Return each line below holding the string "fsel".

===== INPUT DATA =====

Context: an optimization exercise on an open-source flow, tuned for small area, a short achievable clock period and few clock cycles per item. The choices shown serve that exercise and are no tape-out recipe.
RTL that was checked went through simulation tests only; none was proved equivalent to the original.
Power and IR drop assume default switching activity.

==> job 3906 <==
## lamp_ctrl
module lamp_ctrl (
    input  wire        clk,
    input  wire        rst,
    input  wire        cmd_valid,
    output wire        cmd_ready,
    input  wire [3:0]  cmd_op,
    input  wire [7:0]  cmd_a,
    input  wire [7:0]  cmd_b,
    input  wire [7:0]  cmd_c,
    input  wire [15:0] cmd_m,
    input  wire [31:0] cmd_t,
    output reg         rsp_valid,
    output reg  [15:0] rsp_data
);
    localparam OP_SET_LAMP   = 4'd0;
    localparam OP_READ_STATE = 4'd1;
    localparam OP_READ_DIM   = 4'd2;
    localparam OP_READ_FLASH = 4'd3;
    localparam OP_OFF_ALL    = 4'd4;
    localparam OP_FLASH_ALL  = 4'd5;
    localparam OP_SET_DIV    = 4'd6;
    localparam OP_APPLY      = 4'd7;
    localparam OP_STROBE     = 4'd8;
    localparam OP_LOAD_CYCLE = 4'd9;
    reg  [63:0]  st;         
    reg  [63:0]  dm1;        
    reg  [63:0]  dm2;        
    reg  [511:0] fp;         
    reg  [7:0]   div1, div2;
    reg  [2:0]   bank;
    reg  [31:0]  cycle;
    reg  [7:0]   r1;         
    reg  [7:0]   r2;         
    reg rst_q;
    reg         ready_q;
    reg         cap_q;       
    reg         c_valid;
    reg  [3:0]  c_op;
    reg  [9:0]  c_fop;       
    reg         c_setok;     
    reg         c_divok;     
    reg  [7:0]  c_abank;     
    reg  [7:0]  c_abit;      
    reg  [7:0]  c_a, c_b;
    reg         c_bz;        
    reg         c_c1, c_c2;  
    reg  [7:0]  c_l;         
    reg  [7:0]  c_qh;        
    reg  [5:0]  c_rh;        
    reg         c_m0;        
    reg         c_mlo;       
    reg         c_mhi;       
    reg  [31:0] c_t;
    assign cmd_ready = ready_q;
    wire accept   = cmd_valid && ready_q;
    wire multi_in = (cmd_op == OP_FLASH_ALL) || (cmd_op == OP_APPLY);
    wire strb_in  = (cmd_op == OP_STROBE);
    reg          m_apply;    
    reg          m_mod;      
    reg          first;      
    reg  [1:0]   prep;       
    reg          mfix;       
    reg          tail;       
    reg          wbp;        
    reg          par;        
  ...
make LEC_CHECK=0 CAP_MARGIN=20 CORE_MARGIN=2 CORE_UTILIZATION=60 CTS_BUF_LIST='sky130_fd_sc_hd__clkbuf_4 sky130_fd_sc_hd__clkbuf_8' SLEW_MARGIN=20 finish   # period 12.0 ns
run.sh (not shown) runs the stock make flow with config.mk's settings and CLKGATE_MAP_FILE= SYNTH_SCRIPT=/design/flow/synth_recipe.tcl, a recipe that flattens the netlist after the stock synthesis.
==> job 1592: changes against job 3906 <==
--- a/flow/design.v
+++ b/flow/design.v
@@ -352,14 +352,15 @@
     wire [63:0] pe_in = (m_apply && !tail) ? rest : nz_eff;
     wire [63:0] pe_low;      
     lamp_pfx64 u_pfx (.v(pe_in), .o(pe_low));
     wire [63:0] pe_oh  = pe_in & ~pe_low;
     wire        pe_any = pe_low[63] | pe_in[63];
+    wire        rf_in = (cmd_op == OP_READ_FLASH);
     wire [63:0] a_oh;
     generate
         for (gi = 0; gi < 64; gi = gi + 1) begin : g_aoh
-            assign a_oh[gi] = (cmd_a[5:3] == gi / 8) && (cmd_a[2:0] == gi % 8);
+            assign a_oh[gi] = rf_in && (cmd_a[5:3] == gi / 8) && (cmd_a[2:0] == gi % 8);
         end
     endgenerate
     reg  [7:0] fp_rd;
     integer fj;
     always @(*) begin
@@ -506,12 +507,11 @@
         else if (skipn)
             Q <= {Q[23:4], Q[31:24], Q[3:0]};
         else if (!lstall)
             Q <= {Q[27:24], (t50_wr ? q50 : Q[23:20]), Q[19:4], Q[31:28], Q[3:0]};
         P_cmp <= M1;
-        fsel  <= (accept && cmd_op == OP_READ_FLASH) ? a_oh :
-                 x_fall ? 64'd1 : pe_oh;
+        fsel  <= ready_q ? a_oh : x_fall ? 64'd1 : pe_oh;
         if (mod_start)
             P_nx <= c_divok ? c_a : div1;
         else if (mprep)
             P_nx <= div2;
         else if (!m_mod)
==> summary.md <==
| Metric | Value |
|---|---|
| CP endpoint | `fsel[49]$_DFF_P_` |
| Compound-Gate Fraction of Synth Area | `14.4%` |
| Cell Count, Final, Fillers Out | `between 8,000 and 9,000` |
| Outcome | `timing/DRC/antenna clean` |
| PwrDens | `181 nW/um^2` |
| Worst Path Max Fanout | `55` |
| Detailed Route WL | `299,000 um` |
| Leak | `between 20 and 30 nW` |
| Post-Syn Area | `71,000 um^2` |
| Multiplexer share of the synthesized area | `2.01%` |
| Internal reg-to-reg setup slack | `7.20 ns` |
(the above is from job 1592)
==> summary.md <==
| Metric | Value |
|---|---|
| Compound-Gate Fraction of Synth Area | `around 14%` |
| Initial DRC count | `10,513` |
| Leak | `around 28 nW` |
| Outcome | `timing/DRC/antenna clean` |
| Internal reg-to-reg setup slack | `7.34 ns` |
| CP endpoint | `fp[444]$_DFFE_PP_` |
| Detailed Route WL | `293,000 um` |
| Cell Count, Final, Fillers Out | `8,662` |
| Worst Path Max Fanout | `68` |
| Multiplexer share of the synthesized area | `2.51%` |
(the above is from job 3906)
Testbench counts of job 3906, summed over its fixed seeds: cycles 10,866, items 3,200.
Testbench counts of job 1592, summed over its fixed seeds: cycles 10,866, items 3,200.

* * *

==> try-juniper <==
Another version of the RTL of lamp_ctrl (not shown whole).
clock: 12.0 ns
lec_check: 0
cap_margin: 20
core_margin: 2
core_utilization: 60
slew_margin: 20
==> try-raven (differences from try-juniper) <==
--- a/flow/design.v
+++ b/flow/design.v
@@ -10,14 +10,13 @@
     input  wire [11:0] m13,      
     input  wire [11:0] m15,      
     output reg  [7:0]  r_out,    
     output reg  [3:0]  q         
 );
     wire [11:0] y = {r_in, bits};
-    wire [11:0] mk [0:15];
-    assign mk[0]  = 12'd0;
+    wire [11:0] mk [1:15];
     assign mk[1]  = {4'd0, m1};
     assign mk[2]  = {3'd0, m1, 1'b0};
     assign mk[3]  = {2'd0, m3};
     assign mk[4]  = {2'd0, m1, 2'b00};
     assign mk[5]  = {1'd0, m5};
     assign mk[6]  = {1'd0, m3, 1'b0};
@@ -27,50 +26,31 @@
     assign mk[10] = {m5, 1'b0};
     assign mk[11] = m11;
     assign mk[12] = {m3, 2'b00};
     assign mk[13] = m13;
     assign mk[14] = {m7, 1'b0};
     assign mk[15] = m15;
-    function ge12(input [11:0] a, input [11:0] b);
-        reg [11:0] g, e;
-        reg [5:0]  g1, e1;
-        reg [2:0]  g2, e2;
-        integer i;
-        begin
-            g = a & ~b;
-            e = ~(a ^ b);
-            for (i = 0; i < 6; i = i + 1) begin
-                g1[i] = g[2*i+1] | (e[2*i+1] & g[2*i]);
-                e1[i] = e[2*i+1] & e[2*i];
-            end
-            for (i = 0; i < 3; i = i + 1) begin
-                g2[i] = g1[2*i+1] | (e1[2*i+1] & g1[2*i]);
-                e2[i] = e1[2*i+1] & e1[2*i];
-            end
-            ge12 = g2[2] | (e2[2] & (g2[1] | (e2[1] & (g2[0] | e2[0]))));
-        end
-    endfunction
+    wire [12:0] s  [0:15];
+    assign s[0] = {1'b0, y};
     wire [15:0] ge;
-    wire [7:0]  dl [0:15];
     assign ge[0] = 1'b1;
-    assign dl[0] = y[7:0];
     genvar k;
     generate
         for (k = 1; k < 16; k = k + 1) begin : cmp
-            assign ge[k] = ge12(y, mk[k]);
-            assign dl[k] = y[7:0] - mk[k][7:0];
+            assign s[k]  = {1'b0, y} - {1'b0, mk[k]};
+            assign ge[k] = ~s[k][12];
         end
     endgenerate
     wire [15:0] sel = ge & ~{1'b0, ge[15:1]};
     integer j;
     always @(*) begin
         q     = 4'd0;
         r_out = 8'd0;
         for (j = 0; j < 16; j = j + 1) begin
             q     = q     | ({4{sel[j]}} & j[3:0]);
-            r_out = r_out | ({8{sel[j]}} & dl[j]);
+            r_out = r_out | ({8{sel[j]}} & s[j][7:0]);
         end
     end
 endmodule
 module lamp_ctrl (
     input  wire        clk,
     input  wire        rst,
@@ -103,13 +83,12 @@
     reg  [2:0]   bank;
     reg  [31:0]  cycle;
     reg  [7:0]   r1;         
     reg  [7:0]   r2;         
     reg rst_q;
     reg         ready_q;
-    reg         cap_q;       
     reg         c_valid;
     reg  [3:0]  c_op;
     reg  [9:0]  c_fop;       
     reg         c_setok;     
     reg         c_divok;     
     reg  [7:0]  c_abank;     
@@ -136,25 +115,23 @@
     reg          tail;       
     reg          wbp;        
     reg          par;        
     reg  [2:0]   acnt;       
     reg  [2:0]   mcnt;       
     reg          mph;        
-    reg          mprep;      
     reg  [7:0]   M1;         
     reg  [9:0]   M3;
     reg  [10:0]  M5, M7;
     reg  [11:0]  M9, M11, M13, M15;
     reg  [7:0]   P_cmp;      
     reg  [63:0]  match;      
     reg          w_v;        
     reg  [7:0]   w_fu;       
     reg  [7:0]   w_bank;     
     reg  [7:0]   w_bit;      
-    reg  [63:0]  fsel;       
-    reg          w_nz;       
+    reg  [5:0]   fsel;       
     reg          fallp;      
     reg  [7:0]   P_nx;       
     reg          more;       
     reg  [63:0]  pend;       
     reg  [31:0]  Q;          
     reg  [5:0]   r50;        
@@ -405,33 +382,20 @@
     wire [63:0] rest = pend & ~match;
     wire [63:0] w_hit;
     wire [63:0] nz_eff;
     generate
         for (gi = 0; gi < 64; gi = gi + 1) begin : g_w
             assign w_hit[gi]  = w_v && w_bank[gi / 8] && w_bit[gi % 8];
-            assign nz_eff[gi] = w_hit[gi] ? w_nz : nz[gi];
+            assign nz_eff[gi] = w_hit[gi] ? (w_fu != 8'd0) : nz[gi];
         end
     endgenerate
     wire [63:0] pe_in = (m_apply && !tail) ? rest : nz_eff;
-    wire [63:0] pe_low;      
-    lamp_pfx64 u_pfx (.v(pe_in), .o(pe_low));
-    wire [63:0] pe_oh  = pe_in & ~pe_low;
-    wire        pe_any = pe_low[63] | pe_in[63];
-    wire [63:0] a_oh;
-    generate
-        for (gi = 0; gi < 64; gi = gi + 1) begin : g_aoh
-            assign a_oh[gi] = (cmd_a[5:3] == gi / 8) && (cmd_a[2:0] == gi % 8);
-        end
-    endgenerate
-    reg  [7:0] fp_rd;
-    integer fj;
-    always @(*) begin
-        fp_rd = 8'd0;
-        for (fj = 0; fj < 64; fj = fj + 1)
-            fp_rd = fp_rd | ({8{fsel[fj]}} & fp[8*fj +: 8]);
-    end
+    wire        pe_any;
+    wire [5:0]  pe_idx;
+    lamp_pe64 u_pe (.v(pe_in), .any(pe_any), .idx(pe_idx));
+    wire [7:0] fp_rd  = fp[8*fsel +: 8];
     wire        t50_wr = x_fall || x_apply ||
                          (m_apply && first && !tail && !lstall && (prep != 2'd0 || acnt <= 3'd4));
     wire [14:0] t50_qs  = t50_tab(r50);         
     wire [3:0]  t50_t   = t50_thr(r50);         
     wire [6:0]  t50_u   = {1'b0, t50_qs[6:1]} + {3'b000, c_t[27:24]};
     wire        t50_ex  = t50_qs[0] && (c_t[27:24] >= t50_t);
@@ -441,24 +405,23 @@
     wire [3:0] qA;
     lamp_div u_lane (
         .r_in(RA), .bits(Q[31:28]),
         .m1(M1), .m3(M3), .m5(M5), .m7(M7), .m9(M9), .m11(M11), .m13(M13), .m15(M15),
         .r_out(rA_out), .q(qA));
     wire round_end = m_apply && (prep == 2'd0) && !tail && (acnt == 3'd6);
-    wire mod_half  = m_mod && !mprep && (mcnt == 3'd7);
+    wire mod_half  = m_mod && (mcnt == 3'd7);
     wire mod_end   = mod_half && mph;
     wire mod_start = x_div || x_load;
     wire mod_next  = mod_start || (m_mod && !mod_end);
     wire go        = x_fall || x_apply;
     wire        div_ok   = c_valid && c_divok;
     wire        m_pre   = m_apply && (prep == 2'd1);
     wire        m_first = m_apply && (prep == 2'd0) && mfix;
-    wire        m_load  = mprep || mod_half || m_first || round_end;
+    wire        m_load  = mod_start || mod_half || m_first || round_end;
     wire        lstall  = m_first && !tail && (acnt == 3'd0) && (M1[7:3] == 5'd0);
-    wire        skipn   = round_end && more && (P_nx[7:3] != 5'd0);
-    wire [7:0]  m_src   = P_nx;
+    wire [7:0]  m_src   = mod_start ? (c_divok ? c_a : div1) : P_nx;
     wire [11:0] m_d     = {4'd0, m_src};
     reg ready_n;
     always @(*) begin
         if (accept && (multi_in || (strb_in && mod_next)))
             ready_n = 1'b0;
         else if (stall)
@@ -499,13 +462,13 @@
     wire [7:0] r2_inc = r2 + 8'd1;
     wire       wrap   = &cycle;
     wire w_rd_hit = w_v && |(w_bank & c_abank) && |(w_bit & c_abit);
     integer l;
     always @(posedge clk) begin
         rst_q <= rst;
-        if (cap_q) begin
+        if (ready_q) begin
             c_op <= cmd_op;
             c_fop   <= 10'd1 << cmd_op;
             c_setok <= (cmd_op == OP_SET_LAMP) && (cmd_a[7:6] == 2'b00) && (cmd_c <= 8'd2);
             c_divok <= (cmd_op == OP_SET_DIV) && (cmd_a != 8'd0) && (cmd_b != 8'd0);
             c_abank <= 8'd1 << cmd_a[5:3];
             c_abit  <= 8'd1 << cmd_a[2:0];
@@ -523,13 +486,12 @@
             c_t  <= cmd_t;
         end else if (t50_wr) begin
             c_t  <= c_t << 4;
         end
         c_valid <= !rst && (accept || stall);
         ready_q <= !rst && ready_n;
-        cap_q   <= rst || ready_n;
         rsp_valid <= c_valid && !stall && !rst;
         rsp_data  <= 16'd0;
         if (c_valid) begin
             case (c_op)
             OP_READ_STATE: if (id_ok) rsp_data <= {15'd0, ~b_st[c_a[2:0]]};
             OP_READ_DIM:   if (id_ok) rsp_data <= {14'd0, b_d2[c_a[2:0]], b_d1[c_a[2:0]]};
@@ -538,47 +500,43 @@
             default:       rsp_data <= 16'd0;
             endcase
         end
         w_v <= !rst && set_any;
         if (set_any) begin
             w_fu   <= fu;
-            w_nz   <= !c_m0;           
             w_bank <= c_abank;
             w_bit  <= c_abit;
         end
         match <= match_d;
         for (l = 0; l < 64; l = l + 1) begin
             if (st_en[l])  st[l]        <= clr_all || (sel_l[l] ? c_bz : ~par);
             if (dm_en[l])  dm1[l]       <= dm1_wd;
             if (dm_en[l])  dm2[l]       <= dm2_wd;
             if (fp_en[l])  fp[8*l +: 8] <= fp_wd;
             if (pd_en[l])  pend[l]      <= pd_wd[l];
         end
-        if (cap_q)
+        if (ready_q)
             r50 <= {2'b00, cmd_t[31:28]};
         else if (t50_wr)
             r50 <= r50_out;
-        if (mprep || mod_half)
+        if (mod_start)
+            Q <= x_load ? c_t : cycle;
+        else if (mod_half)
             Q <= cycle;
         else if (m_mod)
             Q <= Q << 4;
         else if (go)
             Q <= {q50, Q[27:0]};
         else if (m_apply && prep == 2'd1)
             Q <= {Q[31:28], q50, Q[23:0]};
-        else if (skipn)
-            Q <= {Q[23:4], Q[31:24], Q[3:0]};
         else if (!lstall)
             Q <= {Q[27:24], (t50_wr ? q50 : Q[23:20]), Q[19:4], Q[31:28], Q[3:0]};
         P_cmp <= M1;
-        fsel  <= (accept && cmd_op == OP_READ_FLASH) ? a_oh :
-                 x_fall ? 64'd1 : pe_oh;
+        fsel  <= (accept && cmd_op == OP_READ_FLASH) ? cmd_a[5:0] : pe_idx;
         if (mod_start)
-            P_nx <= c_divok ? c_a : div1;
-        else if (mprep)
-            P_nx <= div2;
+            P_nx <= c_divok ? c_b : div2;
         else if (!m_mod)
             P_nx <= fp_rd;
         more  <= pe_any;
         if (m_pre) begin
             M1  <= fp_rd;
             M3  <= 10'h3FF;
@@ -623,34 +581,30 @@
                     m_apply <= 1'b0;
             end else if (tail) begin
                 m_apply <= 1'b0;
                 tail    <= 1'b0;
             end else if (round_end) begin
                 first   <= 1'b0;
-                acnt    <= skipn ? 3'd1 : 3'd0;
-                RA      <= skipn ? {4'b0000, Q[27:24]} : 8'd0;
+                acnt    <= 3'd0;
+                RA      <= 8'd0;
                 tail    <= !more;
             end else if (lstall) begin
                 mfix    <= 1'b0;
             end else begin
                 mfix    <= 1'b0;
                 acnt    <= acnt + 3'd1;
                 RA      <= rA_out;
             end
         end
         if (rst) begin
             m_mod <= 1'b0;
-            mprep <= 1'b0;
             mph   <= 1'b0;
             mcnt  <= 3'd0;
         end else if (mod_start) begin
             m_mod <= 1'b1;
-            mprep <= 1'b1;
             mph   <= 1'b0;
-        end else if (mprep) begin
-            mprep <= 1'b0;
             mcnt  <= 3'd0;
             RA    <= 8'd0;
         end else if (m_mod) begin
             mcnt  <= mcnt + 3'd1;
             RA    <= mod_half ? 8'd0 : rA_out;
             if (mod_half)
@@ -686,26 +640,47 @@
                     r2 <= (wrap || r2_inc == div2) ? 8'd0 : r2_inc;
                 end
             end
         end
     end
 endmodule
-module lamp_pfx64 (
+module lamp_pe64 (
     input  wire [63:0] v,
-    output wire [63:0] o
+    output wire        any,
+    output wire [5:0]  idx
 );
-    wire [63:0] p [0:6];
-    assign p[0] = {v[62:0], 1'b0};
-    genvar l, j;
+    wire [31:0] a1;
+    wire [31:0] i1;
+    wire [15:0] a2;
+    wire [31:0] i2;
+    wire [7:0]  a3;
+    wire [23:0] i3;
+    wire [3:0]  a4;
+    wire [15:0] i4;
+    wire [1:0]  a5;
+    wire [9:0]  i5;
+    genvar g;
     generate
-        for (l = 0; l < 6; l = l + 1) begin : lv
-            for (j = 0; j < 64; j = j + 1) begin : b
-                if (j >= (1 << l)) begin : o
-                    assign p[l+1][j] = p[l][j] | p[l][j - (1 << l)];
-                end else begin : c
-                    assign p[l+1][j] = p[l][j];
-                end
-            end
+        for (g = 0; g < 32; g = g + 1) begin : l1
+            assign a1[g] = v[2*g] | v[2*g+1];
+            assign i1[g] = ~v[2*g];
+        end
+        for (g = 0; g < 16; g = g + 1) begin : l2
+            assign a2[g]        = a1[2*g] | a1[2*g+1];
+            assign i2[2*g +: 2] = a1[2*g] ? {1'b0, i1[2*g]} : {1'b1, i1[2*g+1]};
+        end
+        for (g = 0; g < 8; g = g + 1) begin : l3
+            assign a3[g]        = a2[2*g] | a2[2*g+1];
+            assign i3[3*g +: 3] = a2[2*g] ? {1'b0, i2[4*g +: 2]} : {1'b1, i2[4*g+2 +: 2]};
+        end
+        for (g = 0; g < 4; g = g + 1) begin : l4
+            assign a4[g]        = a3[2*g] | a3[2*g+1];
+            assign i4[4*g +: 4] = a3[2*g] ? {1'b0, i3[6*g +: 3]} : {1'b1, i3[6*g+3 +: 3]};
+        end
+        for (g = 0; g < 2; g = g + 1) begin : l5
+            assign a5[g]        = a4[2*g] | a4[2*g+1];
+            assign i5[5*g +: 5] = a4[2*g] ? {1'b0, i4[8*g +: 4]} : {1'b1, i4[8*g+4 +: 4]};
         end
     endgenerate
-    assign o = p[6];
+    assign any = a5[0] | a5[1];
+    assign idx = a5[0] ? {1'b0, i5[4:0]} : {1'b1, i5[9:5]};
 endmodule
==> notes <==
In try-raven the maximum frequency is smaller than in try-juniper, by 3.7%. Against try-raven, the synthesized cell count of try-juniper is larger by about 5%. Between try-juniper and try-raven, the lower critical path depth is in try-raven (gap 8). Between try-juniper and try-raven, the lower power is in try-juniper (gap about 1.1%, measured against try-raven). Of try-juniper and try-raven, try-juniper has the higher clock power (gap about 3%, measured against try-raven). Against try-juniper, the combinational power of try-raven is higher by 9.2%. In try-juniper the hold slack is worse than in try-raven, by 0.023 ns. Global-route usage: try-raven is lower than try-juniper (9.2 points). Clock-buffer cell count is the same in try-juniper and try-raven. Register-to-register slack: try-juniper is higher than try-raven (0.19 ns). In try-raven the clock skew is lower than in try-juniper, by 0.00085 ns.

=====

### SOLUTION
-        fsel  <= (accept && cmd_op == OP_READ_FLASH) ? a_oh :
+        fsel  <= ready_q ? a_oh : x_fall ? 64'd1 : pe_oh;
| CP endpoint | `fsel[49]$_DFF_P_` |
-    reg  [63:0]  fsel;       
+    reg  [5:0]   fsel;       
-            fp_rd = fp_rd | ({8{fsel[fj]}} & fp[8*fj +: 8]);
+    wire [7:0] fp_rd  = fp[8*fsel +: 8];
-        fsel  <= (accept && cmd_op == OP_READ_FLASH) ? a_oh :
+        fsel  <= (accept && cmd_op == OP_READ_FLASH) ? cmd_a[5:0] : pe_idx;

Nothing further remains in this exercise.